▶ What is being asked
Using the records below, transcribe word for word the stretch from the line that contains "if (is_mul) begin" through the line that contains "export SETUP_SLACK_MARGIN = 0.1", both end lines included, and nothing else.

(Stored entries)
[src/rtl/muldiv_hilo_ctrl.sv]
// Execute-stage MIPS multiply/divide controller: owns HI/LO, drives the multiplier and
// sequences the divider handshake. Optional DIV_ZERO_FAST_EN: divide-by-zero bypasses the divider.
module muldiv_hilo_ctrl (
  input  logic        clk,
  input  logic        resetn,
  input  logic        es_valid,
  input  logic [5:0]  es_op,
  input  logic [31:0] es_src1,
  input  logic [31:0] es_src2,
  input  logic        es_flush,
  output logic        md_stall,
  output logic [31:0] hi,
  output logic [31:0] lo,
  output logic [1:0]  mul_op,
  output logic [31:0] mul_src1,
  output logic [31:0] mul_src2,
  input  logic [63:0] mul_result,
  output logic [1:0]  div_op,
  output logic [31:0] div_dividend,
  output logic [31:0] div_divisor,
  output logic        div_req_valid,
  input  logic        div_req_ready,
  input  logic        div_resp_valid,
  output logic        div_resp_ready,
  input  logic [63:0] div_result
);

  localparam logic [1:0] StIdle  = 2'd0;
  localparam logic [1:0] StReq   = 2'd1;
  localparam logic [1:0] StWait  = 2'd2;
  localparam logic [1:0] StDrain = 2'd3;

  logic [1:0]  state_q, state_d;
  logic [31:0] hi_q, hi_d, lo_q, lo_d;
  logic [31:0] dividend_q, divisor_q;
  logic [1:0]  div_op_q;
  logic        req_pend_q, req_pend_d;

  logic is_mul, is_div, is_mthi, is_mtlo, st_idle, go, div_zero, div_start;

  assign is_mul  = es_op[0] | es_op[1];
  assign is_div  = es_op[2] | es_op[3];
  assign is_mthi = es_op[4];
  assign is_mtlo = es_op[5];
  assign st_idle = (state_q == StIdle);
  assign go      = es_valid & ~es_flush & st_idle;

`ifdef DIV_ZERO_FAST_EN
  assign div_zero = is_div & (es_src2 == 32'd0);
`else
  assign div_zero = 1'b0;
`endif

  assign div_start = go & is_div & ~div_zero;

  assign mul_op   = es_valid ? {es_op[1], es_op[0]} : 2'b00;
  assign mul_src1 = es_src1;
  assign mul_src2 = es_src2;

  // In IDLE the request is driven straight from execute; afterwards from the latched copy.
  assign div_op       = st_idle ? (div_start ? {es_op[3], es_op[2]} : 2'b00) : div_op_q;
  assign div_dividend = st_idle ? es_src1 : dividend_q;
  assign div_divisor  = st_idle ? es_src2 : divisor_q;

  // A flushed request stays up in DRAIN until the divider takes it.
  assign div_req_valid  = div_start | (state_q == StReq) | ((state_q == StDrain) & req_pend_q);
  assign div_resp_ready = (state_q == StWait) | (state_q == StDrain);

  assign md_stall = div_start | (state_q == StReq) | ((state_q == StWait) & ~div_resp_valid) |
                    ((state_q == StDrain) & es_valid & (es_op != 6'd0));

  assign hi = hi_q;
  assign lo = lo_q;

  always_comb begin
    state_d    = state_q;
    req_pend_d = req_pend_q;
    hi_d       = hi_q;
    lo_d       = lo_q;
    case (state_q)
      StIdle: begin
        req_pend_d = 1'b0;
        if (go) begin
          if (is_mul) begin
            {hi_d, lo_d} = mul_result;
          end else if (is_mthi) begin
            hi_d = es_src1;
          end else if (is_mtlo) begin
            lo_d = es_src1;
          end else if (div_zero) begin
            hi_d = es_src1;
            lo_d = 32'hFFFF_FFFF;
          end else if (is_div) begin
            state_d = div_req_ready ? StWait : StReq;
          end
        end
      end
      StReq: begin
        if (es_flush) begin
          state_d    = StDrain;
          req_pend_d = ~div_req_ready;
        end else if (div_req_ready) begin
          state_d = StWait;
        end
      end
      StWait: begin
        if (div_resp_valid) begin
          if (!es_flush) begin
            {hi_d, lo_d} = div_result;
          end
          state_d = StIdle;
        end else if (es_flush) begin
          state_d = StDrain;
        end
      end
      StDrain: begin
        if (req_pend_q) begin
          if (div_req_ready) begin
            req_pend_d = 1'b0;
          end
        end else if (div_resp_valid) begin
          state_d = StIdle;
        end
      end
      default: state_d = StIdle;
    endcase
  end

  always_ff @(posedge clk or negedge resetn) begin
    if (!resetn) begin
      state_q    <= StIdle;
      req_pend_q <= 1'b0;
      hi_q       <= 32'd0;
      lo_q       <= 32'd0;
      dividend_q <= 32'd0;
      divisor_q  <= 32'd0;
      div_op_q   <= 2'b00;
    end else begin
      state_q    <= state_d;
      req_pend_q <= req_pend_d;
      hi_q       <= hi_d;
      lo_q       <= lo_d;
      if (div_start) begin
        dividend_q <= es_src1;
        divisor_q  <= es_src2;
        div_op_q   <= {es_op[3], es_op[2]};
      end
    end
  end

  op_onehot_a: assert property (@(posedge clk) disable iff (!resetn) es_valid |-> $onehot0(es_op));

endmodule

[config.mk]
export PLATFORM = sky130hd
export DESIGN_NAME = muldiv_hilo_ctrl
export DESIGN_NICKNAME = d
export VERILOG_FILES = /design/src/rtl/muldiv_hilo_ctrl.sv
export SDC_FILE = /design/constraint.sdc
export NUM_CORES = 1
export LEC_CHECK = 0
export ABC_AREA = 1
export CAP_MARGIN = 20
export CORE_AREA = 2 2 158 160
export DETAILED_ROUTE_END_ITERATION = 10
export DIE_AREA = 0 0 160 162
export GPL_TIMING_DRIVEN = 0
export MAX_ROUTING_LAYER = met4
export PLACE_DENSITY_LB_ADDON = 0.08
export SETUP_SLACK_MARGIN = 0.1
export SYNTH_ARGS = -nofsm -noshare
export SYNTH_HDL_FRONTEND = slang
export SYNTH_SLANG_ARGS = --single-unit
export TNS_END_PERCENT = 20
[constraint.sdc]
create_clock -name clk -period 1.75 [get_ports clk]
set_input_delay 0.35 -clock clk [delete_from_list [all_inputs] [get_ports clk]]
set_output_delay 0.35 -clock clk [all_outputs]
set_load 0.02 [all_outputs]
**Word-level counts from Yosys, hierarchy flattened**

Cells that the tools add are included.

- Bits in registers: 133
- Bits of input ports: 204
- Output and inout bits: 199
- Logic and storage cells: 85

- Equal/unequal tests: 18
- Multiplexer cells: 35
- Bitwise gates (word level): 17
- Reduce and logical (&&, ||, !) cells: 8

Operators with widths:

| kind | number |
|---|---|
| $mux W32 | 13 |
| $pmux W32 S2 | 2 |
| $mux W2 | 15 |
| $ne A2 B2 Y1 const B | 9 |
| $ne A3 B3 Y1 const B | 5 |
| $reduce_and A9 Y1 | 1 |
| $pmux W2 S4 | 1 |
| $and A1 B1 Y1 | 7 |
| $or A1 B1 Y1 | 7 |
| $reduce_and A6 Y1 | 1 |
| $reduce_bool A6 Y1 | 1 |
| $reduce_and A5 Y1 | 1 |
| $eq A2 B2 Y1 const B | 2 |
| $mux W1 | 3 |
| $not A1 Y1 | 3 |
| $pmux W1 S3 | 1 |
| $reduce_bool A3 Y1 | 1 |
| $eq A2 B1 Y1 const B | 1 |
| $logic_not A2 Y1 | 1 |
| $ne A2 B1 Y1 const B | 1 |
| $reduce_and A2 Y1 | 1 |
| $reduce_bool A2 Y1 | 1 |

**Longest topological paths before layout**

Gate-level depths: netlist of the first run.

- Depth after elaboration: 7
- Mapped depth: 10
- Gate-level depth less buffers: 8

**Least setup slack after synthesis of the first run**

Ideal clock, no wire load.

- Path type: reg-to-output
- Start: register state_q[0]
- End: output port div_dividend[0]
- Arrival: 1539 ps
- Data required time: 1400 ps
- Slack: -139 ps
- Cell stages (with the launch flop): 7
- Buffers on the path: 3
- Path through: dfrtp_1 -> buf_6 -> nor2_8 -> inv_2 -> buf_2 -> clkbuf_1 -> o21ai_0

- Word-level cells in the longest chain between the ends: 2

RTL lines:

| item | RTL line | text |
|---|---|---|
| start, declared | 33 | `logic [1:0] state_q, state_d;` |
| start signal, assigned | 131 | `state_q <= StIdle;` |
| start signal, assigned | 139 | `state_q <= state_d;` |
| $logic_not A2 Y1 | 45 | `assign st_idle = (state_q == StIdle);` |
| $mux W32 | 62 | `assign div_dividend = st_idle ? es_src1 : dividend_q;` |
| end, declared | 19 | `output logic [31:0] div_dividend,` |

Every way passes these cells.

**Final worst setup path of the first run**

- Start: register state_q[0]
- End: output port div_dividend[22]

Same word-level chain as after synthesis.

==> results of run 1 <==
==> where the power goes <==
group          leakage, nW  switching (mW)  total [mW]  internal, mW
Combinational         5.90            8.37        14.4          6.00
Sequential            1.66           0.765        5.34          4.58
Clock                0.254            1.46        3.34          1.88
Total                 7.81            10.6        23.0          12.5
==> routing by layer <==
| metal | vias up | wire [um] | GRT usage | share of wire |
|---|---|---|---|---|
| li1 | 4559 | - | - | - |
| met1 | 4208 | 14400 | 0.324 | 0.43 |
| met2 | 316 | 16300 | 0.427 | 0.49 |
| met3 | 36 | 2310 | 0.0623 | 0.069 |
| met4 | 0 | 514 | 0.0598 | 0.015 |
| met5 | - | 0 | - | 0 |
==> layout by cell type, fill, tap and decap left out, types with 3 or more instances in the layout <==
cell type	count
buf_2	13
buf_4	197
buf_6	33
clkbuf_1	12
clkbuf_16	24
clkbuf_2	3
clkbuf_4	10
clkbuf_8	7
clkdlybuf4s15_2	4
clkdlybuf4s50_1	194
clkinv_2	3
clkinv_4	4
clkinvlp_4	4
dfrtp_1	133
dlygate4sd2_1	3
dlymetal6s2s_1	65
inv_1	78
nand2_1	624
nand2_2	7
nand3_1	7
nand4_1	4
nor2_1	5
o21ai_0	69
o21ai_1	73
o21ai_2	49
o21ai_4	7
==> cell type report <==
cell class                      instances  area, um^2  share of cell area
Timing Repair Buffer                  412        4030               0.295
Multi-Input combinational cell        858        3880               0.284
Sequential cell                       133        3330               0.243
Buffer                                138        1170              0.0856
Clock buffer                           20         457              0.0334
Tap cell                              324         405              0.0296
Inverter                               83         322              0.0235
Clock inverter                         11        80.1             0.00585
Antenna cell                            2        5.00            0.000366
==> per-stage QoR <==
stage / std cells / util / worst slack (ns) / hold WS [ns] / setup TNS (ns)
floorplan: 1212 / - / 0.00478 / 0.0544 / 0
detailed placement: 1938 / 0.526 / -1.27 / 0.375 / -118.96
finish: 1981 / 0.567 / -0.399 / 0.385 / -22.57
global route: 1981 / 0.567 / -0.470 / 0.384 / -32.87
global placement: 1937 / 0.525 / -5.61 / 0.462 / -861.99
CTS: 1980 / 0.560 / -0.458 / 0.359 / -67.24
==> flip-flops by register name, summed over array words and instances, names as in the netlist <==
signal	flops
lo	32
div_op_q	2
state_q	2
divisor_q	32
hi	32
req_pend_q	1
dividend_q	32
==> synth_stat cells (all sizes together) <==
cell type,number
nand2,631
o21ai,198
dfrtp,133
buf,111
inv,83
clkbuf,27
nand3,8
nor2,8
nand4,6
a21oi,3
o211ai,2
nand3b,1
nor3,1
==> what timing repair did <==
action	in CTS	in global routing
resized for setup	489	164
setup buffers	10	2
hold buffers	1	0
hold endpoints to repair	57	0
pin swaps	5	5
cloned	0	1
endpoints found under the setup margin	261	315
==> worst max path at each step <==
stage                     from          endpoint  slack [ns]  depth (start not counted)
global placement        resetn            hi[10]       -5.61                          1
global route        state_q[0]     div_req_valid       -0.47                          8
finish              state_q[0]  div_dividend[22]       -0.40                          7
floorplan           state_q[0]  div_dividend[10]       0.005                          6
CTS                 state_q[1]     div_req_valid       -0.46                          8
detailed placement    es_valid     div_req_valid       -1.27                          7
==> cell families (layout without fill, tap and decap cells) <==
logic type / Yosys count / after routing / share of synthesized area
and+or+nand+nor: 655 / 655 / 0.309
other: 0 / 2 / 0
DFF: 133 / 133 / 0.405
buffers and inverters: 221 / 664 / 0.146
AOI/OAI and AO/OA: 203 / 203 / 0.141
==> tightest hold or removal path, cell delays in order <==
cell and delay [ns]:
clkdlybuf4s15_2 0.24, inv_1 0.09, o21ai_1 0.07
==> metrics.yaml, run 1 <==
outcome:
  status: "finished, violations left"
  violations: "setup timing"
sta:
  max_freq_mhz: 465
  period_minus_slack_ns: 2.15
  finalCritPeriodShare: 1.23
  tightest_slew_ns: 0.630
  setup_viol: 77
  max-slew-margin-rel: 0.580
  slew_violations: 0
  finalHoldViolations: 0
  rsz0062_at_grt: "true"
  fin_ws_ns: -0.399
  finClkSkew_ns: 0.0146
clock_tree:
  cts_tree: "built"
  cts_buffer_depth: 2
  cts-root-buf: "clkbuf_16"
  clkLatencyLatePin_ns: 0.42
  clock_sinks: 133
  numCtsBuffers: 17
  cts_max_level: 4
  clk_pin_slew_ns: 0.06
grt:
  grt_usage: 0.259
  grt_pass1_vias: 8931
  grt_max_degree: 77
  grt_overflow: 0
  grt_antenna_before_repair: 2
  grt_pass1_wl_mm: 50.5
detailed_routing:
  via_per_inst: 4.60
  drc: 0
  drt_iter0_markers: 463
  wire_per_inst_um: 16.9
  detail-route-antenna-nets: 0
  wirelength_mm: 33.5
  vias: 9119
  dr.pass1.iters: 4
setup_path:
  cpPeakStageDelay_ns: 0.37
  path_buf_inv: 5
  start_kind: "flop"
  worst_path_most_repeated_cell: "buf_6"
  reg2reg_to: "lo[16]"
  path_cells: "buf_6 > nor2_8 > inv_4 > buf_6 > clkbuf_16 > o21ai_4 > buf_6"
  worst-r2r-cell-count: 9
  cp_max_fo: 10
  critPathKind: "flop to output pin"
  cp-end-kind: "output pin"
  cp_top_family: "buffers and inverters"
  critical_path.slowest_cell: "dfrtp_1"
  reg2reg_from: "state_q[0]"
  required_ns: 1.40
  rrSetupSlack_ns: -0.02
  critPathArrivalTime_ns: 1.80
finish:
  drive_gt1_frac: 0.231
  n_fill_cell: 2447
  final_area_um2: 13700
  syn2layout_area_growth_pct: 66.3
  fin_nets: 1847
placement:
  hpwl_mm: 25.3
  io_buffers: 401
  place.gp.congestion: 0.896
  place_area_um2: 12700
die:
  fp-row-count: 57
  dieArea_um2: 25900
  fp.dieW_um: 160
  ios: 403
  floorplan.initialDensity: 0.341
  die_h_um: 162
  core_um2: 24100
power:
  power_density_nw_per_um2: 1680
  irDropWorstVdd_mv: 0.729
  p_total_mw: 23.0
  power.leakage_nw: 7.81
synthesis:
  netlist_top_cells_area: "dfrtp_1, nand2_1, o21ai_0"
  synthesis.nets: 1416
  ys_seq_area_frac: 0.405
  netlist.area_leader.share: 0.405
  syn-mean-instance-area_um2: 6.79
  synth_cells: 1212
  synth.cell_area_um2: 8230
  synth-seq-cells: 133
  synth.largest_area_cell: "dfrtp_1"
  ys_types: 23
  synth_warnings: 0
worst_hold_path:
  hold_start: "es_src1[27]"
  min_path_cells: 3
  whs_endpoint: "dividend_q[27]"
  hp-class: "input pin to flop"
job:
  cap_violations: 0
Note: power is estimated with default switching activity, not from simulation.
==> run 2: changes to the inputs <==
--- a/config.mk
+++ b/config.mk
@@ -7,9 +7,11 @@
 export LEC_CHECK = 0
 export ABC_AREA = 1
 export CAP_MARGIN = 20
-export CORE_AREA = 2 2 158 160
+export CELL_PAD_IN_SITES_DETAIL_PLACEMENT = 1
+export CELL_PAD_IN_SITES_GLOBAL_PLACEMENT = 1
+export CORE_MARGIN = 2
+export CORE_UTILIZATION = 28
 export DETAILED_ROUTE_END_ITERATION = 10
-export DIE_AREA = 0 0 160 162
 export GPL_TIMING_DRIVEN = 0
 export MAX_ROUTING_LAYER = met4
 export PLACE_DENSITY_LB_ADDON = 0.08
==> metrics.yaml, run 2 (synthesized netlist as in run 1, its figures left out) <==
grt:
  grt_max_degree: 90  # +17%
  grt_usage: 0.244  # -0.0148
  grt_antenna_before_repair: 1  # -1
  grt_pass1_vias: 9758  # +9.3%
  grt_pass1_wl_mm: 56.1  # +11%
  grt_overflow: 0  # unchanged
die:
  dieArea_um2: 30800  # +19%
  fp-row-count: 62  # +8.8%
  die_h_um: 175  # +8.3%
  ios: 403  # unchanged
  fp.dieW_um: 175  # +9.6%
  core_um2: 28800  # +19%
  floorplan.initialDensity: 0.286  # -0.0554
setup_path:
  required_ns: 1.40  # about the same
  cp_max_fo: 6  # -4
  critPathKind: "flop to output pin"
  cp-end-kind: "output pin"
  start_kind: "flop"
  critPathArrivalTime_ns: 1.85  # +0.05 ns
sta:
  tightest_slew_ns: 0.604  # -0.0262 ns
  max-slew-margin-rel: 0.597  # +0.0174
  finClkSkew_ns: 0.0152  # +0.000668 ns
  max_freq_mhz: 455  # -2.3%
  fin_ws_ns: -0.450  # -0.0515 ns
  slew_violations: 0  # unchanged
  setup_tns_ns: -26.71  # -4.14 ns
  finalHoldViolations: 0  # unchanged
  period_minus_slack_ns: 2.20  # +0.0515 ns
  setup_viol: 162  # +110%
  finalCritPeriodShare: 1.26  # +0.0294
  rsz0062_at_grt: "true"
power:
  switchingPower_mw: 11.1  # +5.3%
  irDropWorstVdd_mv: 0.609  # -16%
  clkPwrFrac: 0.149  # +0.004
  power.leakage_nw: 7.86  # +0.60%
  power_density_nw_per_um2: 1720  # +2.3%
  p_total_mw: 24.1  # +4.4%
  p_int_mw: 12.9  # +3.7%
  swShare: 0.463  # +0.00375
  seq_power_share: 0.223  # -0.009
  p_comb_frac: 0.628  # +0.005
clock_tree:
  clk_pin_slew_ns: 0.06  # about the same
  cts-root-buf: "clkbuf_16"
  clkLatencyLatePin_ns: 0.43  # about the same
  cts_tree: "built"
  numCtsBuffers: 17  # unchanged
  cts_max_level: 4  # unchanged
  cts_buffer_depth: 2  # unchanged
  clock_sinks: 133  # unchanged
detailed_routing:
  top_layer: "met4"
  wirelength_mm: 36.8  # +9.9%
  dr.pass1.iters: 5  # +1
  detail-route-antenna-nets: 0  # unchanged
  via_per_inst: 4.55  # -1.2%
  drc: 0  # unchanged
  wl_met3_mm: 2.45  # +6.2%
  wl_met2_mm: 18.0  # +11%
  vias: 9292  # +1.9%
  wire_per_inst_um: 18.0  # +6.5%
  wl_met1_mm: 15.8  # +10%
  drt_iter0_markers: 454  # -1.9%
job:
  cap_violations: 0  # unchanged
finish:
  multi_input_area_um2: 4000  # +2.9%
  register_area_um2: 3330  # unchanged
  layout_commonest_cell: "nand2_1"
  finalCoreUtilization: 0.485  # -0.0823
  n_fill_cell: 3539  # +45%
  syn2layout_area_growth_pct: 69.7
  fin_nets: 1850  # +0.16%
  final_cell_mix: "nand2_1, clkdlybuf4s50_1, buf_4, dfrtp_1, inv_1"
  drive_gt1_frac: 0.244  # +0.0133
outcome:
  violations: "setup timing"
  status: "finished, violations left"
placement:
  hpwl_mm: 27.9  # +10%
  io_buffers: 401  # unchanged
  place.gp.congestion: 0.844  # -5.8%
worst_hold_path:
  hp-class: "input pin to flop"
## run 2: cell types whose count changed in the layout (fill, tap and decap cells not counted), sizes merged
cell | before | now
buf | 246 | 253
bufinv | 0 | 1
clkbuf | 56 | 52
clkinv | 7 | 5
diode | 2 | 1
dlygate4sd2 | 3 | 2
inv | 83 | 86
## run 2: area by class of cell
type                            count  area share
Buffer                            138      0.0858
Clock inverter                     13     0.00878
Sequential cell                   133       0.238
Inverter                           83      0.0230
Antenna cell                        1    0.000179
Clock buffer                       19      0.0317
Timing Repair Buffer              415       0.292
Multi-Input combinational cell    858       0.286
Tap cell                          384      0.0344
## run 2: worst paths after layout
| check | start | to | depth (start not counted) | slack, ns |
|---|---|---|---|---|
| setup / recovery | state_q[0] | div_req_valid | 8 | -0.45 |
| hold / removal | es_src1[16] | dividend_q[16] | 3 | 0.41 |
| setup reg to reg | state_q[0] | dividend_q[11] | 11 | -0.08 |
| hold reg to reg | lo[31] | lo[31] | 2 | 0.48 |
| max in group asynchronous | resetn | dividend_q[8] | 3 | 0.47 |
| min in group asynchronous | resetn | hi[26] | 2 | 0.42 |
## run 2: timing repair
action / CTS / global route
hold buffers: 1 / 0
pin swaps: 5 / 5
buffers inserted: 5 / 7
cloned: 0 / 0
resized for setup: 472 / 238
setup endpoints to repair: 278 / 314
endpoints found under the hold margin: 44 / 0
## run 2: power by group through the flow
stage	registers [mW]	logic [mW]	clock network (mW)
3_5_place_dp	5.37	13.9	0
5_1_grt	5.54	16.4	3.79
2_1_floorplan	6.10	6.67	0
4_1_cts	5.37	14.4	3.68
6_report	5.37	15.1	3.60
3_3_place_gp	5.33	13.7	0
## run 2: worst max-delay path: stages (launching register included)
cell	delay [ns]
dfrtp_1	0.38
buf_6	0.15
nor2_8	0.11
inv_4	0.05
nor3_4	0.21
inv_2	0.09
clkbuf_16	0.16
o211ai_1	0.08
buf_4	0.19
## run 2: routing by layer
layer  GRT usage  up-vias
li1            -     4565
met1       0.298     4425
met2       0.412      271
met3      0.0563       31
met4      0.0545        0
met5           -        -
## run 2: through the flow
| step | hold WS (ns) | cells | area (um^2) | worst slack (ns) |
|---|---|---|---|---|
| CTS | 0.406 | 2036 | 13500 | -0.470 |
| global route | 0.412 | 2044 | 14000 | -0.518 |
| floorplan | 0.0544 | 1212 | 8240 | 0.00478 |
| detailed placement | 0.313 | 1998 | 12800 | -1.25 |
| finish | 0.411 | 2044 | 14000 | -0.450 |
| global placement | 0.460 | 1997 | 12700 | -5.68 |
**config.mk**
```make
export PLATFORM = sky130hd
export DESIGN_NAME = fp_mult_arbiter
export DESIGN_NICKNAME = d
export VERILOG_FILES = /design/src/rtl/fp_mult_pkg.sv /design/src/rtl/fp_mult.sv /design/src/rtl/rr_arbiter.sv /design/src/rtl/fp_mult_arbiter.sv
export SDC_FILE = /design/constraint.sdc
export NUM_CORES = 2
export LEC_CHECK = 0
export CORE_UTILIZATION = 55
export CTS_CLUSTER_DIAMETER = 150
export DETAILED_ROUTE_END_ITERATION = 6
export PLACE_DENSITY = 0.75
export SLEW_MARGIN = 30
export SYNTH_ARGS = -nofsm -noshare
export SYNTH_HDL_FRONTEND = slang
export SYNTH_SLANG_ARGS = --single-unit
```
**constraint.sdc**
```tcl
create_clock -name clk -period 22.9 [get_ports clk]
set_clock_uncertainty 0.05 [all_clocks]
set_input_delay 3.435 -clock clk [delete_from_list [all_inputs] [get_ports clk]]
set_output_delay 3.435 -clock clk [all_outputs]
set_load 0.1 [all_outputs]
```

▶ Exercise result
          if (is_mul) begin
            {hi_d, lo_d} = mul_result;
          end else if (is_mthi) begin
            hi_d = es_src1;
          end else if (is_mtlo) begin
            lo_d = es_src1;
          end else if (div_zero) begin
            hi_d = es_src1;
            lo_d = 32'hFFFF_FFFF;
          end else if (is_div) begin
            state_d = div_req_ready ? StWait : StReq;
          end
        end
      end
      StReq: begin
        if (es_flush) begin
          state_d    = StDrain;
          req_pend_d = ~div_req_ready;
        end else if (div_req_ready) begin
          state_d = StWait;
        end
      end
      StWait: begin
        if (div_resp_valid) begin
          if (!es_flush) begin
            {hi_d, lo_d} = div_result;
          end
          state_d = StIdle;
        end else if (es_flush) begin
          state_d = StDrain;
        end
      end
      StDrain: begin
        if (req_pend_q) begin
          if (div_req_ready) begin
            req_pend_d = 1'b0;
          end
        end else if (div_resp_valid) begin
          state_d = StIdle;
        end
      end
      default: state_d = StIdle;
    endcase
  end

  always_ff @(posedge clk or negedge resetn) begin
    if (!resetn) begin
      state_q    <= StIdle;
      req_pend_q <= 1'b0;
      hi_q       <= 32'd0;
      lo_q       <= 32'd0;
      dividend_q <= 32'd0;
      divisor_q  <= 32'd0;
      div_op_q   <= 2'b00;
    end else begin
      state_q    <= state_d;
      req_pend_q <= req_pend_d;
      hi_q       <= hi_d;
      lo_q       <= lo_d;
      if (div_start) begin
        dividend_q <= es_src1;
        divisor_q  <= es_src2;
        div_op_q   <= {es_op[3], es_op[2]};
      end
    end
  end

  op_onehot_a: assert property (@(posedge clk) disable iff (!resetn) es_valid |-> $onehot0(es_op));

endmodule

[config.mk]
export PLATFORM = sky130hd
export DESIGN_NAME = muldiv_hilo_ctrl
export DESIGN_NICKNAME = d
export VERILOG_FILES = /design/src/rtl/muldiv_hilo_ctrl.sv
export SDC_FILE = /design/constraint.sdc
export NUM_CORES = 1
export LEC_CHECK = 0
export ABC_AREA = 1
export CAP_MARGIN = 20
export CORE_AREA = 2 2 158 160
export DETAILED_ROUTE_END_ITERATION = 10
export DIE_AREA = 0 0 160 162
export GPL_TIMING_DRIVEN = 0
export MAX_ROUTING_LAYER = met4
export PLACE_DENSITY_LB_ADDON = 0.08
export SETUP_SLACK_MARGIN = 0.1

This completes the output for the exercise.